Ruska Mihaylova Manuilova (1879–1949) or better known as her stage pseudonym – Roza Popova, was a Bulgarian actress and theater director and the wife of the Bulgarian writer Chicho Stoyan.

Biography

Early life and debut 
Roza Popova was born in Sofia, Bulgaria in 1879. She married in secret a little past her 16th birthday.

She studied theatrical arts under the direction of Konstantin Sapunov. During her high school education, she found her passion of acting and joined the traveling theatrical troupe "Zora". In 1897, Roza Popova makes her debut with her role of Sophia in "Iskreno Priyatelstvo" by Sardu in Veliko Tarnovo, the old capital of Bulgaria.

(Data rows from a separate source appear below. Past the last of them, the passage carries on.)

===== src/rtl/onchip_mem_arbiter.sv =====
// Round-robin arbiter that lets two Avalon-MM requesters share one single-port
// on-chip RAM, returning reads one cycle after acceptance.
module onchip_mem_arbiter #(
  parameter int ADDR_W = 11,
  parameter int DATA_W = 32,
  parameter int CNT_W  = 16,
  parameter int BE_W   = DATA_W / 8
) (
  input  logic              clk,
  input  logic              reset,

  input  logic [ADDR_W-1:0] m0_address,
  input  logic              m0_read,
  input  logic              m0_write,
  input  logic [BE_W-1:0]   m0_byteenable,
  input  logic [DATA_W-1:0] m0_writedata,
  output logic              m0_waitrequest,
  output logic [DATA_W-1:0] m0_readdata,
  output logic              m0_readdatavalid,

  input  logic [ADDR_W-1:0] m1_address,
  input  logic              m1_read,
  input  logic              m1_write,
  input  logic [BE_W-1:0]   m1_byteenable,
  input  logic [DATA_W-1:0] m1_writedata,
  output logic              m1_waitrequest,
  output logic [DATA_W-1:0] m1_readdata,
  output logic              m1_readdatavalid,

  output logic [ADDR_W-1:0] mem_address,
  output logic [BE_W-1:0]   mem_byteenable,
  output logic              mem_chipselect,
  output logic              mem_write,
  output logic [DATA_W-1:0] mem_writedata,
  output logic              mem_clken,
  input  logic [DATA_W-1:0] mem_readdata,

  output logic [CNT_W-1:0]  contention_count,
  input  logic              contention_clear
);

  localparam logic [CNT_W-1:0] CNT_MAX = {CNT_W{1'b1}};
  localparam logic [CNT_W-1:0] CNT_ONE = {{(CNT_W-1){1'b0}}, 1'b1};

  logic             req0;
  logic             req1;
  logic             grant0;
  logic             grant1;
  logic             contend;

  logic             last_grant_q, last_grant_d;
  logic             rd_pending_q, rd_pending_d;
  logic             rd_owner_q,   rd_owner_d;
  logic [CNT_W-1:0] cnt_q,        cnt_d;

  // A simultaneous read+write is a write, so req only needs the OR.
  assign req0    = m0_read | m0_write;
  assign req1    = m1_read | m1_write;
  assign contend = req0 & req1;

  // Grant: a lone requester wins; on conflict the one not granted last wins.
  always_comb begin
    grant0 = 1'b0;
    grant1 = 1'b0;
    if (reset) begin
      grant0 = 1'b0;
      grant1 = 1'b0;
    end else if (contend) begin
      if (last_grant_q) begin
        grant0 = 1'b1;
      end else begin
        grant1 = 1'b1;
      end
    end else if (req0) begin
      grant0 = 1'b1;
    end else if (req1) begin
      grant1 = 1'b1;
    end else begin
      grant0 = 1'b0;
      grant1 = 1'b0;
    end
  end

  // Requester handshake and read return
  always_comb begin
    m0_waitrequest   = 1'b1;
    m1_waitrequest   = 1'b1;
    if (reset) begin
      m0_waitrequest = 1'b1;
      m1_waitrequest = 1'b1;
    end else begin
      m0_waitrequest = req0 & ~grant0;
      m1_waitrequest = req1 & ~grant1;
    end
    m0_readdatavalid = rd_pending_q & ~rd_owner_q;
    m1_readdatavalid = rd_pending_q &  rd_owner_q;
    m0_readdata      = mem_readdata;
    m1_readdata      = mem_readdata;
  end

  // RAM port mux; an idle cycle leaves the m0 path selected.
  always_comb begin
    mem_address    = m0_address;
    mem_byteenable = m0_byteenable;
    mem_writedata  = m0_writedata;
    if (grant1) begin
      mem_address    = m1_address;
      mem_byteenable = m1_byteenable;
      mem_writedata  = m1_writedata;
    end else begin
      mem_address    = m0_address;
      mem_byteenable = m0_byteenable;
      mem_writedata  = m0_writedata;
    end
    mem_chipselect = grant0 | grant1;
    mem_write      = (grant0 & m0_write) | (grant1 & m1_write);
    mem_clken      = ~reset;
  end

  // Next-state for arbitration history, read tracking and contention counter
  always_comb begin
    last_grant_d = last_grant_q;
    rd_pending_d = 1'b0;
    rd_owner_d   = rd_owner_q;
    cnt_d        = cnt_q;

    if (grant1) begin
      last_grant_d = 1'b1;
    end else if (grant0) begin
      last_grant_d = 1'b0;
    end else begin
      last_grant_d = last_grant_q;
    end

    if (grant0 && !m0_write) begin
      rd_pending_d = 1'b1;
      rd_owner_d   = 1'b0;
    end else if (grant1 && !m1_write) begin
      rd_pending_d = 1'b1;
      rd_owner_d   = 1'b1;
    end else begin
      rd_pending_d = 1'b0;
      rd_owner_d   = rd_owner_q;
    end

    // Clear outranks a same-cycle increment.
    if (contention_clear) begin
      cnt_d = {CNT_W{1'b0}};
    end else if (contend && (cnt_q != CNT_MAX)) begin
      cnt_d = cnt_q + CNT_ONE;
    end else begin
      cnt_d = cnt_q;
    end
  end

  // State registers; last_grant resets to m1 so m0 wins the first conflict.
  always_ff @(posedge clk or posedge reset) begin
    if (reset) begin
      last_grant_q <= 1'b1;
      rd_pending_q <= 1'b0;
      rd_owner_q   <= 1'b0;
      cnt_q        <= {CNT_W{1'b0}};
    end else begin
      last_grant_q <= last_grant_d;
      rd_pending_q <= rd_pending_d;
      rd_owner_q   <= rd_owner_d;
      cnt_q        <= cnt_d;
    end
  end

  assign contention_count = cnt_q;

endmodule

However, official records state that her first major role and debut was in the play by Victor Hugo – Lucrezia Borgia (play) in the role of Lucrezia, with the collaboration of the most successful Bulgarian troupe – "Salza i Smyah". She then proceeded to play in the troupe alongside her husband, leading the troupe herself between 1900 and 1902. Afterward, she joined the Croatian troupe of M. Stoikovich.

Middle years 
In 1900 she was stalked by her admirer Todor Bogdanov, who was her teacher from Vratsa. On January 20, 1903, he shot her and himself, and died. She regained her strength despite the bad wound. She was also released from the service of the theater in the same year.

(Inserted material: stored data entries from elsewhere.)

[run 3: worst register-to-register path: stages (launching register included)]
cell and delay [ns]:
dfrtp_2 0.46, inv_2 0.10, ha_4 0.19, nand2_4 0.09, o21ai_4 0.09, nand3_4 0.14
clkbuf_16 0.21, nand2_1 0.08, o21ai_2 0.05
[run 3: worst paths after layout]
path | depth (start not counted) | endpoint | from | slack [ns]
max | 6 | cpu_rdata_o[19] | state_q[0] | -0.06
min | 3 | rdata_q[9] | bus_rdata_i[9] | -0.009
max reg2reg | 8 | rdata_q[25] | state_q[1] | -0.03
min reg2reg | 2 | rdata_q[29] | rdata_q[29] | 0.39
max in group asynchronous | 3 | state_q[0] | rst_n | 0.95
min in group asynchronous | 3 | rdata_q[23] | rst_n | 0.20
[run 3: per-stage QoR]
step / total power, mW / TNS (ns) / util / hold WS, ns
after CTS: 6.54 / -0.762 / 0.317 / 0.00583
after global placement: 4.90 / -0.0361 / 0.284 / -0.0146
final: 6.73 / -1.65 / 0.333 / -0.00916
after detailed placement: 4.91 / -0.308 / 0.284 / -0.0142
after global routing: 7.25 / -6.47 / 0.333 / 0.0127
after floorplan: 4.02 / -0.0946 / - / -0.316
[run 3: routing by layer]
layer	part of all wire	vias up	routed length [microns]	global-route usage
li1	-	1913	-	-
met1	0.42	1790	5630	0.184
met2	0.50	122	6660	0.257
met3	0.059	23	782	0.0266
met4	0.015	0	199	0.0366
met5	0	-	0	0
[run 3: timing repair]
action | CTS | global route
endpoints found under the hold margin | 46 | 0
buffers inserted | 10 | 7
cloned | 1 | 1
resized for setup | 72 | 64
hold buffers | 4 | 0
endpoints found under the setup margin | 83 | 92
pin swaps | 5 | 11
## config.mk

```make
export PLATFORM = sky130hd
export DESIGN_NAME = alu_arbiter
export DESIGN_NICKNAME = d
export VERILOG_FILES = /design/src/rtl/alu_arbiter.sv
export SDC_FILE = /design/constraint.sdc
export NUM_CORES = 1
export LEC_CHECK = 0
export CORE_MARGIN = 5
export CORE_UTILIZATION = 40
export CTS_CLUSTER_DIAMETER = 80
export DETAILED_ROUTE_END_ITERATION = 16
export GPL_TIMING_DRIVEN = 1
export PLACE_DENSITY = 0.95
export SYNTH_ARGS = -nofsm -noshare
export SYNTH_HDL_FRONTEND = slang
export SYNTH_SLANG_ARGS = --single-unit
```

## constraint.sdc

```tcl
create_clock -name clk -period 2.22 [get_ports clk]
set_input_delay 0.333 -clock clk [delete_from_list [all_inputs] [get_ports clk]]
set_output_delay 0.333 -clock clk [all_outputs]
set_load 0.005 [all_outputs]
```

## src/rtl/alu_arbiter.sv

```systemverilog
// ---------------------------------------------------------------------------
// alu_arbiter
//
// Shares one combinational 32-bit ALU between two requesters. Each requester
// presents an opcode and two operands on a valid/ready channel. The block
// picks a winner round-robin, registers its operands, drives the ALU for one
// cycle with the decoded controls, captures the ALU outputs, and returns them
// on a single tagged response channel.
//
// Ports
//   clk                     rising-edge clock
//   reset_n                 asynchronous active-low reset
//   req0_valid/req1_valid   request present on port 0 / 1
//   req0_ready/req1_ready   request accepted this cycle
//   req0_op/req1_op         opcode: 000 AND, 001 OR, 010 ADD, 110 SUB
//   req0_a/b, req1_a/b      operands
//   alu_in1/alu_in2         operands to the shared ALU
//   alu_binvert             ALU Binvert control
//   alu_carryin             ALU Carryin control
//   alu_operation           ALU Operation select
//   alu_result              ALU Result
//   alu_carryout            ALU CarryOut (carry out of bit WIDTH-1)
//   rsp_valid/rsp_ready     response handshake
//   rsp_id                  requester that owns the response
//   rsp_result/rsp_carry    captured ALU result / carry
//   rsp_zero                captured result is zero
//   rsp_err                 illegal opcode; result forced to 0
// ---------------------------------------------------------------------------
module alu_arbiter #(
  parameter int WIDTH = 32
) (
  input  logic             clk,
  input  logic             reset_n,

  input  logic             req0_valid,
  output logic             req0_ready,
  input  logic [2:0]       req0_op,
  input  logic [WIDTH-1:0] req0_a,
  input  logic [WIDTH-1:0] req0_b,

  input  logic             req1_valid,
  output logic             req1_ready,
  input  logic [2:0]       req1_op,
  input  logic [WIDTH-1:0] req1_a,
  input  logic [WIDTH-1:0] req1_b,

  output logic [WIDTH-1:0] alu_in1,
  output logic [WIDTH-1:0] alu_in2,
  output logic             alu_binvert,
  output logic             alu_carryin,
  output logic [1:0]       alu_operation,
  input  logic [WIDTH-1:0] alu_result,
  input  logic             alu_carryout,

  output logic             rsp_valid,
  input  logic             rsp_ready,
  output logic             rsp_id,
  output logic [WIDTH-1:0] rsp_result,
  output logic             rsp_carry,
  output logic             rsp_zero,
  output logic             rsp_err
);

  typedef enum logic [1:0] {
    IDLE  = 2'd0,
    ISSUE = 2'd1,
    RESP  = 2'd2
  } state_t;

  localparam logic [2:0] OP_AND = 3'b000;
  localparam logic [2:0] OP_OR  = 3'b001;
  localparam logic [2:0] OP_ADD = 3'b010;
  localparam logic [2:0] OP_SUB = 3'b110;

  state_t           state;
  state_t           state_next;

  logic             last_grant;
  logic             grant;
  logic             accept;

  logic [2:0]       op_q;
  logic [WIDTH-1:0] a_q;
  logic [WIDTH-1:0] b_q;
  logic             id_q;

  logic             illegal_op;

  // Round-robin choice. With both ports valid the port that did not win
  // last time gets the grant; last_grant resets to 1 so port 0 wins the
  // first contention. grant is only meaningful when some port is valid.
  always_comb begin
    grant = 1'b0;
    if (req0_valid && req1_valid) begin
      grant = ~last_grant;
    end else if (req1_valid) begin
      grant = 1'b1;
    end
  end

  // Ready depends only on state, last_grant and the valids, never on
  // rsp_ready, so requesters cannot form a loop through the response side.
  always_comb begin
    accept     = (state == IDLE) && (req0_valid || req1_valid);
    req0_ready = accept && !grant;
    req1_ready = accept && grant;
  end

  // State register.
  always_ff @(posedge clk or negedge reset_n) begin
    if (!reset_n) begin
      state <= IDLE;
    end else begin
      state <= state_next;
    end
  end

  // Next-state logic: ISSUE always lasts exactly one cycle, RESP waits for
  // the consumer.
  always_comb begin
    state_next = state;
    case (state)
      IDLE: begin
        if (accept) begin
          state_next = ISSUE;
        end
      end
      ISSUE: begin
        state_next = RESP;
      end
      RESP: begin
        if (rsp_ready) begin
          state_next = IDLE;
        end
      end
      default: begin
        state_next = IDLE;
      end
    endcase
  end

  // Capture the winning request and remember who won for the next
  // contention.
  always_ff @(posedge clk or negedge reset_n) begin
    if (!reset_n) begin
      op_q       <= OP_AND;
      a_q        <= '0;
      b_q        <= '0;
      id_q       <= 1'b0;
      last_grant <= 1'b1;
    end else if (accept) begin
      op_q       <= grant ? req1_op : req0_op;
      a_q        <= grant ? req1_a  : req0_a;
      b_q        <= grant ? req1_b  : req0_b;
      id_q       <= grant;
      last_grant <= grant;
    end
  end

  // Opcode decode. The controls follow the held opcode register, so outside
  // ISSUE they simply keep showing the last decoded values. Illegal opcodes
  // drive the harmless AND encoding.
  always_comb begin
    alu_operation = 2'b00;
    alu_binvert   = 1'b0;
    alu_carryin   = 1'b0;
    illegal_op    = 1'b0;
    case (op_q)
      OP_AND: begin
        alu_operation = 2'b00;
      end
      OP_OR: begin
        alu_operation = 2'b01;
      end
      OP_ADD: begin
        alu_operation = 2'b10;
      end
      OP_SUB: begin
        // a - b computed as a + ~b + 1
        alu_operation = 2'b10;
        alu_binvert   = 1'b1;
        alu_carryin   = 1'b1;
      end
      default: begin
        illegal_op = 1'b1;
      end
    endcase
  end

  always_comb begin
    alu_in1 = a_q;
    alu_in2 = b_q;
  end

  // Response capture at the end of ISSUE. The registers then hold still
  // through RESP regardless of back-pressure.
  always_ff @(posedge clk or negedge reset_n) begin
    if (!reset_n) begin
      rsp_id     <= 1'b0;
      rsp_result <= '0;
      rsp_carry  <= 1'b0;
      rsp_zero   <= 1'b0;
      rsp_err    <= 1'b0;
    end else if (state == ISSUE) begin
      rsp_id     <= id_q;
      rsp_result <= illegal_op ? '0   : alu_result;
      rsp_carry  <= illegal_op ? 1'b0 : alu_carryout;
      rsp_zero   <= illegal_op || (alu_result == '0);
      rsp_err    <= illegal_op;
    end
  end

  always_comb begin
    rsp_valid = (state == RESP);
  end

endmodule

```

==> metrics.txt, run 1 <==
Layout Skew 16.4 ps; largest net degree at the start of global routing 68; grt ovf 0; Syn Nets 513; Core Area 0.0109 mm2; Final Critical Period 2040 ps; Die Wd 116 um; ant diodes 0; clock share of power 0.114; Sequential Power Share 0.362; flop-to-flop setup slack 480 ps; Clock Sinks 107; Synth cell types 23; Syn Inst Count 341; I/O Pins 279; Layout area overhead 67.7%; post-synthesis register bit count 107; crit path max fanout 3; final wirelength 15.3 mm; Placed Instance Area 0.00732 mm2; area of the multi-input gates 0.00161 mm2; fin crit share 0.918; Synth Area per Inst 13.1 um2; Max Transition Viols Final 0; later-pin clock latency in the skew report 350 ps; die height 116 um; vias in the first global route 4438; CP Launch Type register; highest ir drop seen on vdd 0.000824 V; vias per inst 5.40; LEAKAGE 3.56 nW; status complete, no violations; final setup fails 0; worst hold path class in -> async; Yosys Warn Count 0; initial antenna violation count 0; Initial Utilization 0.411; Worst Reg-to-Reg Cells 5; Req. time, crit path 1890 ps; Synth area leader dfrtp_1; Max-slew headroom 0.520; top cell type's share of synthesized area 0.592; share of layout cells above drive strength 1 0.0472; CTS Root Cell clkbuf_8; design area 0.00751 mm2; sw frac 0.325; H-tree depth 3; pwr dens 1250 mW/mm2; DRT Pass-1 Iters 4; RSZ-0062 raised after global routing no; critical path type reg -> out; worst r2r src state[1]; NetSw 3.04 mW; Num CTS Buffers 9; post-synthesis sequential area ratio 0.598; synth top area cells dfrtp_1 59%, a22o_1 20%, a21o_1 12%; ANT nets after route 0; first-pass GRT wire length 23.4 mm; clock buffer depth 2; Least-Margin Pin Slew 721 ps; Via Count 4079; GR Util All Layers 0.222; Setup Fix Bufs, Post-CTS 0; max_cap viols 0; DIE AREA 0.0134 mm2; Detail Placement HPWL 11.6 mm; Hold Fails Final Rpt 0; Cell Area, Synth 0.00448 mm2; Port Buffers 278; Internal Power 6.31 mW; Max Fclk 491 MHz; WP data arrival 1700 ps; CTS tree built; DRT iter0 DRCs 273; Final #Nets 782; endpoint class of the critical path output port; Worst R2R End alu_in1[27]; DRC Markers 0; WL per Instance 20.2 um; row count 38; # fillers 751; Worst-path clk slew 100 ps; Final GP Congestion 0.828; combinational power share 0.524; FF+latch area 0.00268 mm2; setup TNS after final layout 0 ps
## worst max-delay path by stage
stage | slack [ps] | end | from | cells after the start
4_1_cts | 80 | req0_ready | state[1] | 4
3_5_place_dp | 120 | alu_in2[30] | req1_valid | 5
6_report | 180 | alu_binvert | op_q[1] | 3
5_1_grt | 70 | req0_ready | state[1] | 4
3_3_place_gp | 190 | op_q[2] | req1_valid | 5
2_1_floorplan | 740 | alu_in1[0] | last_grant | 6
## critical path, cell delays in order (launching register included)
cell and delay, ps:
dfrtp_1 390, nor2b_1 240, and2_1 200, clkdlybuf4s50_1 520
## sequential cells by signal, summed over array words and instances, names as in the netlist, 2 cells and up
register    cells
state           2
rsp_result     32
alu_in1        32
op_q            3
alu_in2        32
## per-layer routing
layer | up-vias | share of wire | GRT usage
met2 | 209 | 0.52 | 0.398
met4 | 0 | 0.026 | 0.0828
li1 | 1835 | - | -
met3 | 30 | 0.078 | 0.0454
met5 | - | 0 | 0
met1 | 2005 | 0.38 | 0.262
## Yosys cell counts
library cell,number
a21oi_2,1
dfstp_2,1
nand4_1,2
a21oi_1,1
and2_1,2
nor2b_1,2
a21o_1,69
clkbuf_1,10
buf_4,2
nor2_4,1
nand2b_1,2
nor2_1,6
dfrtp_1,106
or2_0,1
inv_1,2
buf_6,10
nand2_1,4
o21ai_2,1
buf_2,8
and3_4,1
nor4_1,8
o21ai_0,1
a22o_1,100
## kinds of logic (layout without fill, tap and decap cells)
family | Yosys count | after routing | share of synthesized area
AOI/OAI and AO/OA | 173 | 173 | 0.317
and+or+nand+nor | 29 | 29 | 0.0371
DFF | 107 | 107 | 0.598
buffers and inverters | 32 | 306 | 0.0475
## layout by cell type, fill, tap and decap left out, types with 3 or more instances in the layout
master and instances:
nor4_1 8, nand2_1 4, a22o_1 100, clkdlybuf4s50_1 277, dfrtp_1 106, a21o_1 69, clkbuf_8 10, nor2_1 5
clkbuf_1 3, buf_4 9
## stage by stage
step / hold WS (ps) / setup slack (ps) / cells / util / total power, mW
3_3_place_gp: 296 / 193 / 738 / 0.673 / 8.11
4_1_cts: 436 / 80.9 / 755 / 0.689 / 9.45
6_report: 457 / 182 / 755 / 0.690 / 9.35
3_5_place_dp: 296 / 121 / 738 / 0.673 / 8.33
2_1_floorplan: 37.4 / 740 / 341 / - / 5.73
5_1_grt: 495 / 69.0 / 755 / 0.690 / 9.98
## layout make-up
cell class | count | share of cell area
repair buffers | 288 | 0.382
flip-flops and latches | 107 | 0.357
multi-input cells | 202 | 0.214
well taps | 140 | 0.0233
clock buffers | 13 | 0.0198
clock inverters | 3 | 0.00317
inverters | 2 | 0.00100
## power by group through the flow
stage                     combinational (mW)  sequential, mW  clock, mW
after global routing                    5.30            3.50       1.18
after floorplan                         2.33            3.41          0
after global placement                  4.75            3.36          0
final                                   4.90            3.39       1.06
after detailed placement                4.94            3.40          0
after CTS                               4.96            3.39       1.10
## what timing repair did
action / CTS / global route
setup endpoints to repair: 0 / 1
resized for setup: 0 / 1
hold buffers: 1 / 0
endpoints found under the hold margin: 31 / 0
Power figures use the tool's default switching activity.
$ cat src/rtl/cache_ctrl.sv
// cache_ctrl: direct-mapped, write-back, write-allocate cache controller over a 128x56 single-port SRAM.
// Latency: a hit responds 2 cycles after accept; a miss adds optional victim write-back plus refill.
// Backpressure: one request in flight, req_ready_o stays low until rsp_ready_i takes the response.
module cache_ctrl #(
   parameter int AWidth = 29,
   parameter int Depth  = 128,
   parameter int DWidth = 56,
   parameter int Index  = $clog2(Depth)
) (
   input  logic              clk_i,
   input  logic              rst_ni,
   input  logic              req_valid_i,
   output logic              req_ready_o,
   input  logic              req_we_i,
   input  logic [AWidth-1:0] req_addr_i,
   input  logic [31:0]       req_wdata_i,
   output logic              rsp_valid_o,
   input  logic              rsp_ready_i,
   output logic [31:0]       rsp_rdata_o,
   output logic              mem_req_valid_o,
   input  logic              mem_req_ready_i,
   output logic              mem_req_we_o,
   output logic [AWidth-1:0] mem_req_addr_o,
   output logic [31:0]       mem_req_wdata_o,
   input  logic              mem_rsp_valid_i,
   input  logic [31:0]       mem_rsp_rdata_i,
   output logic              sram_csb_o,
   output logic              sram_oeb_o,
   output logic              sram_web_o,
   output logic [Index-1:0]  sram_addr_o,
   output logic [DWidth-1:0] sram_wdata_o,
   input  logic [DWidth-1:0] sram_rdata_i,
   output logic              init_done_o
);

   localparam int TWidth = AWidth - Index;

   typedef enum logic [2:0] {
      INIT, IDLE, COMPARE, WB, REFILL_REQ, REFILL_WAIT, FILL, RESP
   } state_t;

   state_t              state;
   logic [Index-1:0]    cnt;
   logic                lat_we;
   logic [AWidth-1:0]   lat_addr;
   logic [31:0]         lat_wdata;
   logic [31:0]         refill_data;
   logic [TWidth-1:0]   lat_tag;
   logic [Index-1:0]    lat_idx;
   logic                hit;
   logic                victim_dirty;

   assign lat_tag      = lat_addr[AWidth-1:Index];
   assign lat_idx      = lat_addr[Index-1:0];
   // Line layout: [55] valid, [54] dirty, [53:32] tag, [31:0] data.
   assign hit          = sram_rdata_i[DWidth-1] && (sram_rdata_i[DWidth-3:32] == lat_tag);
   assign victim_dirty = sram_rdata_i[DWidth-1] && sram_rdata_i[DWidth-2];

   // SRAM strobes decoded from state; held idle until the first clock after reset
   // releases (sram_oeb_o doubles as the "just left reset" flag).
   always_comb begin
      sram_csb_o   = 1'b1;
      sram_web_o   = 1'b1;
      sram_addr_o  = '0;
      sram_wdata_o = '0;
      if (!sram_oeb_o) begin
         case (state)
            INIT: begin
               sram_csb_o  = 1'b0;
               sram_web_o  = 1'b0;
               sram_addr_o = cnt;
            end
            IDLE: begin
               if (req_valid_i && req_ready_o) begin
                  sram_csb_o  = 1'b0;
                  sram_addr_o = req_addr_i[Index-1:0];
               end
            end
            COMPARE: begin
               if (lat_we && hit) begin
                  sram_csb_o   = 1'b0;
                  sram_web_o   = 1'b0;
                  sram_addr_o  = lat_idx;
                  sram_wdata_o = {2'b11, lat_tag, lat_wdata};
               end
            end
            FILL: begin
               sram_csb_o   = 1'b0;
               sram_web_o   = 1'b0;
               sram_addr_o  = lat_idx;
               sram_wdata_o = {1'b1, lat_we, lat_tag, lat_we ? lat_wdata : refill_data};
            end
            default: ;
         endcase
      end
   end

   // Controller FSM with registered handshake and memory-port outputs
   always_ff @(posedge clk_i) begin
      if (!rst_ni) begin
         state           <= INIT;
         cnt             <= '0;
         sram_oeb_o      <= 1'b1;
         init_done_o     <= 1'b0;
         req_ready_o     <= 1'b0;
         rsp_valid_o     <= 1'b0;
         rsp_rdata_o     <= '0;
         mem_req_valid_o <= 1'b0;
         mem_req_we_o    <= 1'b0;
         mem_req_addr_o  <= '0;
         mem_req_wdata_o <= '0;
         lat_we          <= 1'b0;
         lat_addr        <= '0;
         lat_wdata       <= '0;
         refill_data     <= '0;
      end else begin
         sram_oeb_o <= 1'b0;
         case (state)
            INIT: begin
               // The first cycle out of reset only clears the reset flag.
               if (!sram_oeb_o) begin
                  cnt <= cnt + Index'(1);
                  if (cnt == Index'(Depth - 1)) begin
                     state       <= IDLE;
                     init_done_o <= 1'b1;
                     req_ready_o <= 1'b1;
                  end
               end
            end
            IDLE: begin
               if (req_valid_i) begin
                  lat_we      <= req_we_i;
                  lat_addr    <= req_addr_i;
                  lat_wdata   <= req_wdata_i;
                  req_ready_o <= 1'b0;
                  state       <= COMPARE;
               end
            end
            COMPARE: begin
               if (hit) begin
                  rsp_rdata_o <= lat_we ? lat_wdata : sram_rdata_i[31:0];
                  rsp_valid_o <= 1'b1;
                  state       <= RESP;
               end else if (victim_dirty) begin
                  mem_req_valid_o <= 1'b1;
                  mem_req_we_o    <= 1'b1;
                  mem_req_addr_o  <= {sram_rdata_i[DWidth-3:32], lat_idx};
                  mem_req_wdata_o <= sram_rdata_i[31:0];
                  state           <= WB;
               end else if (lat_we) begin
                  state <= FILL;
               end else begin
                  mem_req_valid_o <= 1'b1;
                  mem_req_we_o    <= 1'b0;
                  mem_req_addr_o  <= lat_addr;
                  state           <= REFILL_REQ;
               end
            end
            WB: begin
               if (mem_req_ready_i) begin
                  if (lat_we) begin
                     mem_req_valid_o <= 1'b0;
                     state           <= FILL;
                  end else begin
                     // Refill request follows straight on as a fresh transfer.
                     mem_req_we_o   <= 1'b0;
                     mem_req_addr_o <= lat_addr;
                     state          <= REFILL_REQ;
                  end
               end
            end
            REFILL_REQ: begin
               if (mem_req_ready_i) begin
                  mem_req_valid_o <= 1'b0;
                  state           <= REFILL_WAIT;
               end
            end
            REFILL_WAIT: begin
               if (mem_rsp_valid_i) begin
                  refill_data <= mem_rsp_rdata_i;
                  state       <= FILL;
               end
            end
            FILL: begin
               rsp_rdata_o <= lat_we ? lat_wdata : refill_data;
               rsp_valid_o <= 1'b1;
               state       <= RESP;
            end
            RESP: begin
               if (rsp_ready_i) begin
                  rsp_valid_o <= 1'b0;
                  req_ready_o <= 1'b1;
                  state       <= IDLE;
               end
            end
            default: state <= INIT;
         endcase
      end
   end

endmodule
## config.mk

```make
export PLATFORM = sky130hd
export DESIGN_NAME = thumb_fetch_align
export DESIGN_NICKNAME = d
export VERILOG_FILES = /design/src/rtl/thumb_fetch_align.sv
export SDC_FILE = /design/constraint.sdc
export NUM_CORES = 1
export LEC_CHECK = 0
export CORE_MARGIN = 2
export CORE_UTILIZATION = 49
export CTS_BUF_LIST = sky130_fd_sc_hd__clkbuf_2 sky130_fd_sc_hd__clkbuf_4 sky130_fd_sc_hd__clkbuf_8
export CTS_CLUSTER_DIAMETER = 200
export DETAILED_ROUTE_END_ITERATION = 6
export MAX_ROUTING_LAYER = met4
export PLACE_DENSITY = 0.79
export SLEW_MARGIN = 30
export SYNTH_ARGS = -nofsm -noshare
export SYNTH_HDL_FRONTEND = slang
export SYNTH_SLANG_ARGS = --single-unit
```

## constraint.sdc

```tcl
create_clock -name clk -period 3.3 [get_ports clk]
set_input_delay 0.66 -clock clk [delete_from_list [all_inputs] [get_ports clk]]
set_output_delay 0.66 -clock clk [all_outputs]
set_load 0.02 [all_outputs]
```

In the period between 1904 and 1906, she joined the troupe in Plovdiv.

The next town she went to was Vienna, where she studied literature and medicine in the Vienna University. During 1910 she was appointed as the first director in the Ruse theater.

In 1918 she founded her own theater "Roza Popova".

Theater roles 
Major theatre roles in which Roza Popova acted:

 Antigone - "Antigone" by Sophocles;
 Medea - "Medea" from Leguve; 
 Vela and Malama - "Vampire" by Anton Strashimirov; 
 Margarita Gauthier – "The Lady with the Camellias" by Alexandre Dumas-son;     
 Sappho – "Sappho" by Grillpartzer;     
 Sonya and Elena Andreevna – "Uncle Vanyo" by Anton Chekhov

In 1926, Teodor Trayanov devotes a poem "Skitnishki napev" to her.